I then helped put together neighborhood cleanups through my school that were very successful and earned me and my classmates a commondation from the community. I then made it my personal goal to always live my life in the service of my planet to do all I could in my power as one person to walk the walk in my life, educate others, and to speak out for our planet.
The link above allows you to view the "Crying Indian" ad from the seventies if you wish to. It requires Real Player to view. I just viewed it and shed a tear again, because now that I am a woman and have a child past the age I first started becoming involved in this issue, I still see garbage on shorelines, pollution in our air, and toxic waste being spewed in our water.

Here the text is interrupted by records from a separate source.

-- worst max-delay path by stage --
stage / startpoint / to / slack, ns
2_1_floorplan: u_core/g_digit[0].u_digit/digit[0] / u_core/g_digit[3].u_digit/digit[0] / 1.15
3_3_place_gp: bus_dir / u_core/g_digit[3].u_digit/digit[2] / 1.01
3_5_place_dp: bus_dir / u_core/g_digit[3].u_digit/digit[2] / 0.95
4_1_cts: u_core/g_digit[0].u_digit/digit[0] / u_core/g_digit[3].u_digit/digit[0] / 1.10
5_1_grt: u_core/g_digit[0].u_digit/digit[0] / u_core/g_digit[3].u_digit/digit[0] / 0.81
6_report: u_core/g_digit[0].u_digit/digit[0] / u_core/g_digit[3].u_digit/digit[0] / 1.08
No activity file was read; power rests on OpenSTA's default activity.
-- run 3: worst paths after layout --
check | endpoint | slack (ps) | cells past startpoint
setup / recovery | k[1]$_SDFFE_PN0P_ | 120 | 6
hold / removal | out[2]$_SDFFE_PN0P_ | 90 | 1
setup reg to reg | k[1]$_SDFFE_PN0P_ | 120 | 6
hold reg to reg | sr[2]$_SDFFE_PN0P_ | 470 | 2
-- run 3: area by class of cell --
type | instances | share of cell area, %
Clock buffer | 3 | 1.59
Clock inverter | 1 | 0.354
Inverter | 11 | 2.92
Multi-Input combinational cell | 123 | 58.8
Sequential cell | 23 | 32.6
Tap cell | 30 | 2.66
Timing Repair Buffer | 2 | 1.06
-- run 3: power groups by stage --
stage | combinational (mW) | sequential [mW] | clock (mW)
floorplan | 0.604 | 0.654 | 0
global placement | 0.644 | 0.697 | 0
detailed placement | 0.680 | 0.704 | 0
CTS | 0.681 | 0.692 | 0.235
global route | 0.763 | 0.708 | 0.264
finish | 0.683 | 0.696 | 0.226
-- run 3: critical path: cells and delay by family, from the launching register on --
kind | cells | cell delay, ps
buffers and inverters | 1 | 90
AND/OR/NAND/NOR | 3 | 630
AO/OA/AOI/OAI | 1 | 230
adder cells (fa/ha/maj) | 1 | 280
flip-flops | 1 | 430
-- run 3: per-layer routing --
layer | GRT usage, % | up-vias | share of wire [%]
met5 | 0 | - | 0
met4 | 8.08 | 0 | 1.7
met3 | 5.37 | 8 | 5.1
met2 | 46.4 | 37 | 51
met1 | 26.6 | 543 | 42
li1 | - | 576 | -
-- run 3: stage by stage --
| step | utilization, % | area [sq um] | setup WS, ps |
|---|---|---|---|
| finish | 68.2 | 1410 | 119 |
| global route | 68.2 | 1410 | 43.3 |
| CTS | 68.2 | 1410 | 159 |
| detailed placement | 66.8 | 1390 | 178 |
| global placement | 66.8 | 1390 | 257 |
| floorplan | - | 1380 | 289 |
File: config.mk
export PLATFORM = sky130hd
export DESIGN_NAME = ifetch_ctrl_flat
export DESIGN_NICKNAME = d
export VERILOG_FILES = /design/src/rtl/ifetch_ctrl_pkg.sv /design/src/rtl/ifetch_ctrl_if.sv /design/src/rtl/ifetch_out_reg.sv /design/src/rtl/ifetch_ctrl.sv /design/src/flat_wrapper.sv
export SDC_FILE = /design/constraint.sdc
export NUM_CORES = 1
export LEC_CHECK = 0
export CORE_MARGIN = 3
export CORE_UTILIZATION = 44
export DETAILED_ROUTE_END_ITERATION = 16
export GPL_TIMING_DRIVEN = 0
export PLACE_DENSITY = 0.73
export RECOVER_POWER = 25
export SETUP_SLACK_MARGIN = 0.15
export SLEW_MARGIN = 20
export SYNTH_ARGS = -nofsm -noshare
export SYNTH_HDL_FRONTEND = slang
export SYNTH_HIERARCHICAL = 1
export SYNTH_SLANG_ARGS = --single-unit
File: constraint.sdc
create_clock -name clk -period 1.97 [get_ports clk]
set_clock_uncertainty 0.05 [all_clocks]
set_input_delay 0.2955 -clock clk [delete_from_list [all_inputs] [get_ports clk]]
set_output_delay 0.2955 -clock clk [all_outputs]
set_load 0.02 [all_outputs]
===== src/rtl/rram_read_seq.sv =====
// RRAM read sequencer: precharge, line drive, current sensing, then three ADC channel captures.
// Optional feature macro RRAM_SEQ_ABORT_EN adds an ABORT input and a sticky ERR flag.
module rram_read_seq #(
    parameter int unsigned T_PRE   = 2,
    parameter int unsigned T_WL    = 3,
    parameter int unsigned T_SENSE = 2,
    parameter int unsigned T_ADC   = 4
) (
    input  logic        CLK,
    input  logic        RST,
    input  logic        REQ,
    input  logic [3:0]  ROW,
    output logic        BUSY,
    output logic        DONE,
    output logic        PRE,
    output logic        ENABLE_WL,
    output logic        ENABLE_BL,
    output logic        ENABLE_SL,
    output logic [15:0] IN0_WL,
    output logic        ENABLE_CSA,
    output logic        SAEN_CSA,
    output logic        ENABLE_ADC,
    output logic [1:0]  CLK_EN_ADC,
    input  logic [15:0] ADC_OUT0,
    input  logic [15:0] ADC_OUT1,
    input  logic [15:0] ADC_OUT2,
    output logic [15:0] RES0,
    output logic [15:0] RES1,
    output logic [15:0] RES2
`ifdef RRAM_SEQ_ABORT_EN
    ,
    input  logic        ABORT,
    output logic        ERR
`endif
);

    localparam int unsigned CNT_W  = 8;
    localparam int unsigned CH_W   = 2;
    localparam int unsigned ROW_W  = 4;
    localparam int unsigned DATA_W = 16;

    localparam logic [CNT_W-1:0] LD_PRE   = CNT_W'(T_PRE - 1);
    localparam logic [CNT_W-1:0] LD_WL    = CNT_W'(T_WL - 1);
    localparam logic [CNT_W-1:0] LD_SENSE = CNT_W'(T_SENSE - 1);
    localparam logic [CNT_W-1:0] LD_ADC   = CNT_W'(T_ADC - 1);

    typedef enum logic [2:0] {
        S_IDLE, S_PRECH, S_DRIVE, S_SENSE, S_CONV, S_DONE
    } state_t;

    state_t              state, state_nxt;
    logic [CNT_W-1:0]    cnt, cnt_nxt;
    logic [CH_W-1:0]     ch, ch_nxt;
    logic [ROW_W-1:0]    row, row_nxt;
    logic [DATA_W-1:0]   res0_nxt, res1_nxt, res2_nxt;
    logic                accept;
    logic                abort_hit;
    logic                busy_nxt, done_nxt, pre_nxt, wl_nxt, csa_nxt, saen_nxt, adc_nxt;
    logic [DATA_W-1:0]   in0_wl_nxt;
    logic [CH_W-1:0]     clk_en_nxt;

`ifdef RRAM_SEQ_ABORT_EN
    assign abort_hit = ABORT && (state != S_IDLE);
`else
    assign abort_hit = 1'b0;
`endif

    // Next-state, capture and Moore decode of the next state so outputs line up with the state
    always_comb begin
        state_nxt = state;
        cnt_nxt   = cnt;
        ch_nxt    = ch;
        row_nxt   = row;
        res0_nxt  = RES0;
        res1_nxt  = RES1;
        res2_nxt  = RES2;
        accept    = 1'b0;

        case (state)
            S_IDLE:  accept = REQ;
            S_PRECH: begin
                if (cnt == '0) begin
                    state_nxt = S_DRIVE;
                    cnt_nxt   = LD_WL;
                end else begin
                    cnt_nxt = cnt - CNT_W'(1);
                end
            end
            S_DRIVE: begin
                if (cnt == '0) begin
                    state_nxt = S_SENSE;
                    cnt_nxt   = LD_SENSE;
                end else begin
                    cnt_nxt = cnt - CNT_W'(1);
                end
            end
            S_SENSE: begin
                if (cnt == '0) begin
                    state_nxt = S_CONV;
                    cnt_nxt   = LD_ADC;
                    ch_nxt    = '0;
                end else begin
                    cnt_nxt = cnt - CNT_W'(1);
                end
            end
            S_CONV: begin
                if (cnt == '0) begin
                    case (ch)
                        2'd0:    res0_nxt = ADC_OUT0;
                        2'd1:    res1_nxt = ADC_OUT1;
                        default: res2_nxt = ADC_OUT2;
                    endcase
                    if (ch == 2'd2) begin
                        state_nxt = S_DONE;
                    end else begin
                        ch_nxt  = ch + CH_W'(1);
                        cnt_nxt = LD_ADC;
                    end
                end else begin
                    cnt_nxt = cnt - CNT_W'(1);
                end
            end
            // DONE is not busy, so a held REQ restarts without an idle bubble
            S_DONE: begin
                state_nxt = S_IDLE;
                accept    = REQ;
            end
            default: state_nxt = S_IDLE;
        endcase

        if (accept) begin
            state_nxt = S_PRECH;
            cnt_nxt   = LD_PRE;
            ch_nxt    = '0;
            row_nxt   = ROW;
        end

        if (abort_hit) begin
            state_nxt = S_IDLE;
            cnt_nxt   = '0;
            ch_nxt    = '0;
            row_nxt   = row;
            res0_nxt  = RES0;
            res1_nxt  = RES1;
            res2_nxt  = RES2;
        end

        busy_nxt   = (state_nxt == S_PRECH) || (state_nxt == S_DRIVE) ||
                     (state_nxt == S_SENSE) || (state_nxt == S_CONV);
        done_nxt   = (state_nxt == S_DONE);
        pre_nxt    = (state_nxt == S_PRECH);
        wl_nxt     = (state_nxt == S_DRIVE) || (state_nxt == S_SENSE);
        in0_wl_nxt = wl_nxt ? (DATA_W'(1) << row_nxt) : '0;
        csa_nxt    = (state_nxt == S_SENSE) || (state_nxt == S_CONV);
        saen_nxt   = (state_nxt == S_SENSE) && (cnt_nxt == '0);
        adc_nxt    = (state_nxt == S_CONV);
        clk_en_nxt = adc_nxt ? (ch_nxt + CH_W'(1)) : '0;
    end

    // State register and registered outputs
    always_ff @(posedge CLK or posedge RST) begin
        if (RST) begin
            state      <= S_IDLE;
            cnt        <= '0;
            ch         <= '0;
            row        <= '0;
            BUSY       <= 1'b0;
            DONE       <= 1'b0;
            PRE        <= 1'b0;
            ENABLE_WL  <= 1'b0;
            ENABLE_BL  <= 1'b0;
            ENABLE_SL  <= 1'b0;
            IN0_WL     <= '0;
            ENABLE_CSA <= 1'b0;
            SAEN_CSA   <= 1'b0;
            ENABLE_ADC <= 1'b0;
            CLK_EN_ADC <= '0;
            RES0       <= '0;
            RES1       <= '0;
            RES2       <= '0;
        end else begin
            state      <= state_nxt;
            cnt        <= cnt_nxt;
            ch         <= ch_nxt;
            row        <= row_nxt;
            BUSY       <= busy_nxt;
            DONE       <= done_nxt;
            PRE        <= pre_nxt;
            ENABLE_WL  <= wl_nxt;
            ENABLE_BL  <= wl_nxt;
            ENABLE_SL  <= wl_nxt;
            IN0_WL     <= in0_wl_nxt;
            ENABLE_CSA <= csa_nxt;
            SAEN_CSA   <= saen_nxt;
            ENABLE_ADC <= adc_nxt;
            CLK_EN_ADC <= clk_en_nxt;
            RES0       <= res0_nxt;
            RES1       <= res1_nxt;
            RES2       <= res2_nxt;
        end
    end

`ifdef RRAM_SEQ_ABORT_EN
    // Sticky abort flag, cleared by the next accepted request
    always_ff @(posedge CLK or posedge RST) begin
        if (RST) begin
            ERR <= 1'b0;
        end else if (abort_hit) begin
            ERR <= 1'b1;
        end else if (accept) begin
            ERR <= 1'b0;
        end
    end
`endif

endmodule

And now we and our children face an even more urgent crisis as we continue to rapaciously spew CO2, methane, and other gases into the atmosphere daily, not only polluting our water and air, but also now bringing about changes to the very biosphere we live in that threaten our ability to sustain ourselves. How truly tragic that in over thirty years time people even though they recognize the problem exists, STILL continue the behavior that makes the crisis. This simply cannot go on.
What will our children be doing in thirty years time? Will they have a planet worth living on? Will they thank us for taking the steps necessary to preserve this planet for them to hand over to them to then preserve for their children? Will they even remember
An Inconvenient Truth, and the warning but hope that Al Gore brought to everyone regarding the resources we had and the will we needed to save our planet?
It is in OUR hands to make sure that they do remember, and it is not a soundbite, a joke, nor something to be used as a political maneuver. It is our lives. And it is because of ads like the one above that moved me and that transcended politics and spoke to the human heart and conscience, that the conscience of our country was awakened then regarding our environment and just how important it is in relation to all else.
It must be awakened again and this time for good. Rachel Carson started it, ads like the above sustained it, and I now believe Al Gore (who has surely found his calling) and An Inconvenient Truth will rekindle it, but again, only if WE have the will.
Where has that spirit and passion of thirty years ago gone? We must find it, and we must pass it on to our children. Otherwise, no ad in the world will be able to undue the damage we have done and will continue to do by our own hand to our only home. And that will be worthy of many tears.
How many more generations will have to shed tears for the failings of the past? Where it concerns our Earth, failure now is not an option.